Required action: The answer must be every line from the listing that holds the string "else".

Materials provided:
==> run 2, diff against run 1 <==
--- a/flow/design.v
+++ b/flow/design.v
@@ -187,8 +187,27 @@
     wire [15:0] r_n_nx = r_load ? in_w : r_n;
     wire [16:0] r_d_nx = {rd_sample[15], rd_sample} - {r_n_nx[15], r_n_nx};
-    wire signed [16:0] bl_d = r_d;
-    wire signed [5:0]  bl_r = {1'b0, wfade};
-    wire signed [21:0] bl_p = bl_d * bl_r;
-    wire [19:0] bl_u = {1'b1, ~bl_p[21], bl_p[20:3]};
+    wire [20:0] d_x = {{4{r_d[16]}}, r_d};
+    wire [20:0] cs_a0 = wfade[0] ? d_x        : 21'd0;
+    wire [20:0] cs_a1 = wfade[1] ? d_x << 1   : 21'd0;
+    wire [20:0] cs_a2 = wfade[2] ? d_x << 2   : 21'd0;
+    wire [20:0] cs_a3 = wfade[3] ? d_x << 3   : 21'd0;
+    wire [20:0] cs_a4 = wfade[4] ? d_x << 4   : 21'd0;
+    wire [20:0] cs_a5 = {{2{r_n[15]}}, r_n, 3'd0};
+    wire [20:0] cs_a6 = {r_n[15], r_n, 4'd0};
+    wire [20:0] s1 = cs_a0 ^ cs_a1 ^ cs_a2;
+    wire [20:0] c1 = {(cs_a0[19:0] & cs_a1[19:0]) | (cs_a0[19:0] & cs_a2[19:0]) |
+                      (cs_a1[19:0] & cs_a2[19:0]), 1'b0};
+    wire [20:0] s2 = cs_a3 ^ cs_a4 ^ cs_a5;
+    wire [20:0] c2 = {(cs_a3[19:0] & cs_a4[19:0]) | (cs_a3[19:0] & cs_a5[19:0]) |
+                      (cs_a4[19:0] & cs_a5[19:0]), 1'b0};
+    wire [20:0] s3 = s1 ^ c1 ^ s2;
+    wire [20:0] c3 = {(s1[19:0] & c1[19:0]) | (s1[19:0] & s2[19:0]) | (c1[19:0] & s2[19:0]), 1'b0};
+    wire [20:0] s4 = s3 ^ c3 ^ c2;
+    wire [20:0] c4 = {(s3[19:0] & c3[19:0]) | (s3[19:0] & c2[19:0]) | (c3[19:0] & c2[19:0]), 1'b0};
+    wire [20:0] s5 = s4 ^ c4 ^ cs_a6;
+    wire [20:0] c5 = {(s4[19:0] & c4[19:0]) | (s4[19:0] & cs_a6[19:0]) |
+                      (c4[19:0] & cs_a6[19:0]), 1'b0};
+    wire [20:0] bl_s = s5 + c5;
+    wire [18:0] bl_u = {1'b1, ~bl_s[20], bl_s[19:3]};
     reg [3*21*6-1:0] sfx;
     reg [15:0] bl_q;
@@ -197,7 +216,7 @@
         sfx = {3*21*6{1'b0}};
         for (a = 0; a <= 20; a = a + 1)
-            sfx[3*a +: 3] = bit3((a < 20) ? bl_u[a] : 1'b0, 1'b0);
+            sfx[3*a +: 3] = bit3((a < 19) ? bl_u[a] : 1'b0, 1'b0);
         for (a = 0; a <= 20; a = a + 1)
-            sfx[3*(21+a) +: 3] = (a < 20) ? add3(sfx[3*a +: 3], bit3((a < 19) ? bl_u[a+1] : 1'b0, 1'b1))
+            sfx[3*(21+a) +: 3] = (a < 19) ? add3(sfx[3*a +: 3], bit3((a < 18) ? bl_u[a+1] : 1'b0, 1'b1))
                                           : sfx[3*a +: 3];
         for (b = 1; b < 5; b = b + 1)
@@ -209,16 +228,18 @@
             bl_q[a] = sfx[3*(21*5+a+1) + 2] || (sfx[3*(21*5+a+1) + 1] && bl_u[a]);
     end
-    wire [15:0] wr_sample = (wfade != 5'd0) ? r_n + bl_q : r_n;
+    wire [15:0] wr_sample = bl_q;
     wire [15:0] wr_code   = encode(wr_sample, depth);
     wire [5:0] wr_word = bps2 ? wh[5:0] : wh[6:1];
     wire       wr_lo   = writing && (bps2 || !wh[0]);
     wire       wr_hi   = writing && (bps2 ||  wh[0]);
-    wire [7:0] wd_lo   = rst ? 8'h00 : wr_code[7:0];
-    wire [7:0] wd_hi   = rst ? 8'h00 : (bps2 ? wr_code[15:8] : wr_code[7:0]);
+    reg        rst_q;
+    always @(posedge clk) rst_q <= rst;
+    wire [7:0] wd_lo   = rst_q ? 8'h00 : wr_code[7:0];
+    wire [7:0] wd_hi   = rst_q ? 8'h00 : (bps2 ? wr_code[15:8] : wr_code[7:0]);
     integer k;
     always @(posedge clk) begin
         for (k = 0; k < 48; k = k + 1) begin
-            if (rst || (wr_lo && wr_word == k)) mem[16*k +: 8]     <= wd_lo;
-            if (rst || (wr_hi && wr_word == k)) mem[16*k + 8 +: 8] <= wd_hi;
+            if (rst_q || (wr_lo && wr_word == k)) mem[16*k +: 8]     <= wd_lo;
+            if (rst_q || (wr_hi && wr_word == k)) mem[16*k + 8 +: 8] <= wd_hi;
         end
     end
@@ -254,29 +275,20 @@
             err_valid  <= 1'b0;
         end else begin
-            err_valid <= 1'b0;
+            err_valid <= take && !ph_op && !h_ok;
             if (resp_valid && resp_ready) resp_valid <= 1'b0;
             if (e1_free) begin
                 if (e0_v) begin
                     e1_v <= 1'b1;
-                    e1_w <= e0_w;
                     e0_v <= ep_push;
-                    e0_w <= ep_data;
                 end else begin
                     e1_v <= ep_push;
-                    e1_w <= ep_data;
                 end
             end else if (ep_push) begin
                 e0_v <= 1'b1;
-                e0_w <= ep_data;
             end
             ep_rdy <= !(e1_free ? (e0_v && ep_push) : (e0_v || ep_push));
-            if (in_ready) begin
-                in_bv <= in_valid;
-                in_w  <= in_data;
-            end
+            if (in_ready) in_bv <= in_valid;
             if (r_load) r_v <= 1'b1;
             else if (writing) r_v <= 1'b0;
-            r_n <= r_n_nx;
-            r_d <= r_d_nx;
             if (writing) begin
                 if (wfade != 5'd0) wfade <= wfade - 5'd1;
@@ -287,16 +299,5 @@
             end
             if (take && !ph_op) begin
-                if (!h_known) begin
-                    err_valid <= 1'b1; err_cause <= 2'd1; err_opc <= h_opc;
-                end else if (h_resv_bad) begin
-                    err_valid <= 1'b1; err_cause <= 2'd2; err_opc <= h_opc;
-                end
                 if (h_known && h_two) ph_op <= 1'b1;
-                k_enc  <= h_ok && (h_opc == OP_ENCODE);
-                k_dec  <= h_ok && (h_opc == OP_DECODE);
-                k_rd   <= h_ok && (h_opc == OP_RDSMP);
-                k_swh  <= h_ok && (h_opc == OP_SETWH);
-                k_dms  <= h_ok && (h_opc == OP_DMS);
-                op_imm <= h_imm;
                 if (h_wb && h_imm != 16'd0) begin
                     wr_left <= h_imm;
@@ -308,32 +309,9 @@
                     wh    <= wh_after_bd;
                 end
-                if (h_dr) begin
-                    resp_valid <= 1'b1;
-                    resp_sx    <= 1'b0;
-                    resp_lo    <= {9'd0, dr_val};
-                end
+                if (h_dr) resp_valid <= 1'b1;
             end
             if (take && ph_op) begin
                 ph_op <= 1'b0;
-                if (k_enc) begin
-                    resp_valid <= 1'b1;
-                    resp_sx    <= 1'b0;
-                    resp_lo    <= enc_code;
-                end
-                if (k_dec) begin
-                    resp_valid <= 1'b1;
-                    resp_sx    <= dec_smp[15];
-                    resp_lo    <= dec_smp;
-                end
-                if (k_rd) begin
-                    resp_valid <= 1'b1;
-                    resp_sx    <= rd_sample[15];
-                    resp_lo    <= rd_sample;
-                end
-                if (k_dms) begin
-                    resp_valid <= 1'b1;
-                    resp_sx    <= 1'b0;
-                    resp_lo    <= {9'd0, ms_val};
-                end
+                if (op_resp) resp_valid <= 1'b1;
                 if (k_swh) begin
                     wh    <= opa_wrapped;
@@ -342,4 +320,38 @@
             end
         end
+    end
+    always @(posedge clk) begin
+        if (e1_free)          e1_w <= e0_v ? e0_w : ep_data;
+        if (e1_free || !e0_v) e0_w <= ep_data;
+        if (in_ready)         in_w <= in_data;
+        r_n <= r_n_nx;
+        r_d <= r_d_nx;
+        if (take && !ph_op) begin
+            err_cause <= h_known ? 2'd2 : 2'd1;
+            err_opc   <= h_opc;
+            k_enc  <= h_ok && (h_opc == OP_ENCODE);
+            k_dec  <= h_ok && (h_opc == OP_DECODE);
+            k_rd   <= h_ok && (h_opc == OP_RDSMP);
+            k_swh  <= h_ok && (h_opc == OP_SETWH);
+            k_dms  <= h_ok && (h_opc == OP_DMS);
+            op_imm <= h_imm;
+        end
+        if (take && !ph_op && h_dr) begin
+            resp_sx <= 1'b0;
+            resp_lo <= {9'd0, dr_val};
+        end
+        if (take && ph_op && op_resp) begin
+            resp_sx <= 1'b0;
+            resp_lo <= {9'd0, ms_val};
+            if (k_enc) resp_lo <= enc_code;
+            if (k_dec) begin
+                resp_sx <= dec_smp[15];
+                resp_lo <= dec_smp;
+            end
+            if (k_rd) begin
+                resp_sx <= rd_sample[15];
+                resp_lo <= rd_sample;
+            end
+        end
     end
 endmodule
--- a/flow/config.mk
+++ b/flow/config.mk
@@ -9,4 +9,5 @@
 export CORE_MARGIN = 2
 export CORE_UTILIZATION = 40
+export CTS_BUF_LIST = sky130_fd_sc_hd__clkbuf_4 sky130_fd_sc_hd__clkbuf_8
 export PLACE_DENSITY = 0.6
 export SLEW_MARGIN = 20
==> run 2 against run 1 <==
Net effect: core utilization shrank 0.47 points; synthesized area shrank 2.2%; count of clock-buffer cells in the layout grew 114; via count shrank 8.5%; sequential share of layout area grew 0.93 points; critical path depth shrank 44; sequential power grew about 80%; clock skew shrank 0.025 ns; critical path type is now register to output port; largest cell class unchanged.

Final answer:
         end else begin
                 end else begin
             end else if (ep_push) begin
             else if (writing) r_v <= 1'b0;
-                end else if (h_resv_bad) begin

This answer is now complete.